The message of the music is that everything has been done before; all we can do is bite off a chunk, accept defeat and subtly vary the genre to put our stamp on it. It’s defeatist.

Fragmented Frequencies blames the global financial crisis, the evil of the interwebs, and Ben Lee.  In that order.

There’s no doubt that labels are dying out. No one without a purple rinse is buying cds anymore, and as a result, most of the weirder wronger or orignialler music simply doesn’t get distribution here. Yet that means much less than it did in years gone by, thanks to a high Australian dollar. These days it’s cheaper to order online than wander in a store. Then of course there’s the illegal downloads. These two factors have gutted your local corner record store.

Running a record label these days too is a risky proposition. You’d have to be very concerned in this climate about remaining financially viable. So the choice between a weirdo noisy art ensemble that is highly unlikely to make its money back or catchy hook laden revisionist pop with easily identifiable reference points so formula driven radio stations like JJJ will play it, becomes increasingly more difficult if you don’t have a rich uncle backing you.  Sure you’ve got labels like Chapter who’ll put out Bum Creek or rerelease the Primitive Calcuators, but some labels simply can’t afford to make these kinds of decisions anymore if they want to remain solvent. People seem to want the ‘edgy cool’ of an indie label without the edge or cool of the music that goes with it.

The best you can hope for in this world of immediacy, of pre packaged disposable sounds designed to entrance immediately before our short attention span sends us off looking somewhere else, is confusion. Where the reference points aren’t so immediately obvious. It’s such a rare commodity these days that the intrigue alone will pull you in.

Fragmented Frequencies doesn’t understand the music of Melbourne DJ and producer Lewis Cancutt. A member of topical electronic outfit Congo Tardis, he’s on an exotic electronic trip, with sharp artificial beats and a Caribbean island feel. He’s just released a three track EP, Social Mixer on the Coco Bass label and it’s just so hard to place.  It’s a peculiar kind of clipped carnival music, clean and precise, club music, but only if it’s really hot and the dancefloor is outside. I don’t know the reference points, there are elements of everything from Baile Funk to dancehall, but to be fair they’re vague, blurry and will take some time to unpack.  If you’re curious you can download it for free here: http://cocobass.tumblr.com/post/18365650593/social-mixer.

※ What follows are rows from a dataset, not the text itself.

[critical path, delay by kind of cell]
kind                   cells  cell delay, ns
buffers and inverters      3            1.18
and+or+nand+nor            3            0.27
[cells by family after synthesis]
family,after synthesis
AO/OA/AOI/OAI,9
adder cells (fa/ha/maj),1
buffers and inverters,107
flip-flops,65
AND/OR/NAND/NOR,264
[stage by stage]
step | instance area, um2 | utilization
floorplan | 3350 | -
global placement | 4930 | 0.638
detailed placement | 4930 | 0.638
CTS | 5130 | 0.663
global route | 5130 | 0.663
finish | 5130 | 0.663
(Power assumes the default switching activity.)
File: src/rtl/gf180mcu_fd_sc_mcu9t5v0__antenna_sync_filter.sv
// Input conditioner for antenna-protected nets entering the core clock domain.
// Per channel: synchroniser, persistence deglitch filter, edge pulses, sticky glitch flag.
module gf180mcu_fd_sc_mcu9t5v0__antenna_sync_filter #(
  parameter int unsigned      WIDTH       = 4,
  parameter int unsigned      SYNC_STAGES = 2,
  parameter int unsigned      FILT_CNT    = 3,
  parameter logic [WIDTH-1:0] INIT        = '0
) (
  input  logic             CLK,
  input  logic             RN,
  input  logic [WIDTH-1:0] I,
  input  logic             EN,
  input  logic             CLR,
  output logic [WIDTH-1:0] Z,
  output logic [WIDTH-1:0] RISE,
  output logic [WIDTH-1:0] FALL,
  output logic [WIDTH-1:0] GLITCH,
  output logic             CHG
);

  localparam int unsigned   CW   = $clog2(FILT_CNT + 1);
  localparam logic [CW-1:0] LAST = CW'(FILT_CNT - 1);

  logic [WIDTH-1:0] r_sync [SYNC_STAGES];
  logic [WIDTH-1:0] w_s;
  logic [WIDTH-1:0] w_pulse;
  logic             r_chg;

  always_ff @(posedge CLK or negedge RN) begin
    if (!RN) begin
      for (int k = 0; k < int'(SYNC_STAGES); k++) begin
        r_sync[k] <= INIT;
      end
    end else begin
      r_sync[0] <= I;
      for (int k = 1; k < int'(SYNC_STAGES); k++) begin
        r_sync[k] <= r_sync[k-1];
      end
    end
  end

  assign w_s = r_sync[SYNC_STAGES-1];

  for (genvar g = 0; g < int'(WIDTH); g++) begin : g_ch
    logic [CW-1:0] r_cnt;
    logic          r_z;
    logic          r_rise;
    logic          r_fall;
    logic          r_glitch;

    logic          w_pend;
    logic          w_hit;
    logic          w_step;
    logic          w_abort;
    logic [CW-1:0] w_cnt_nxt;
    logic          w_z_nxt;
    logic          w_rise_nxt;
    logic          w_fall_nxt;
    logic          w_glitch_nxt;

    assign w_pend  = w_s[g] ^ r_z;
    assign w_hit   = w_pend && (r_cnt == LAST);
    assign w_step  = w_pend && !w_hit;
    assign w_abort = !w_pend && (r_cnt != '0);

    always_comb begin
      w_cnt_nxt    = r_cnt;
      w_z_nxt      = r_z;
      w_rise_nxt   = 1'b0;
      w_fall_nxt   = 1'b0;
      w_glitch_nxt = r_glitch & ~CLR;
      if (!EN) begin
        // a pend dropped by EN is not a glitch
        w_cnt_nxt = '0;
      end else begin
        unique case (1'b1)
          w_hit: begin
            w_cnt_nxt  = '0;
            w_z_nxt    = w_s[g];
            w_rise_nxt = w_s[g];
            w_fall_nxt = ~w_s[g];
          end
          w_step: begin
            w_cnt_nxt = r_cnt + CW'(1);
          end
          w_abort: begin
            w_cnt_nxt    = '0;
            w_glitch_nxt = 1'b1;
          end
          default: ;
        endcase
      end
    end

    always_ff @(posedge CLK or negedge RN) begin
      if (!RN) begin
        r_cnt    <= '0;
        r_z      <= INIT[g];
        r_rise   <= 1'b0;
        r_fall   <= 1'b0;
        r_glitch <= 1'b0;
      end else begin
        r_cnt    <= w_cnt_nxt;
        r_z      <= w_z_nxt;
        r_rise   <= w_rise_nxt;
        r_fall   <= w_fall_nxt;
        r_glitch <= w_glitch_nxt;
      end
    end

    assign w_pulse[g] = w_rise_nxt | w_fall_nxt;
    assign Z[g]       = r_z;
    assign RISE[g]    = r_rise;
    assign FALL[g]    = r_fall;
    assign GLITCH[g]  = r_glitch;
  end

  always_ff @(posedge CLK or negedge RN) begin
    if (!RN) begin
      r_chg <= 1'b0;
    end else begin
      r_chg <= |w_pulse;
    end
  end

  assign CHG = r_chg;

endmodule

Clingtone is another example of weirdness that’s been allowed to flourish in this difficult time. There’s a real mash up quality to their second self-released album Dr Zupan & His Incredible Gliding Sonicvox, filled with synthetic swirls and spoken word samples. It’s based on a dark children’s fairytale, and it’s too many red jellybeans sweet, yet also confusing as the sugar seems to have gone to their heads, as structures appear and evolve, songs half form and everything progresses in a haltingly jaunty canter.

So what’s the answer in these troubled times?

Well, it’s like Public Enemy said “Don’t believe the hype.” Embrace the confusion. And for God’s sake buy something.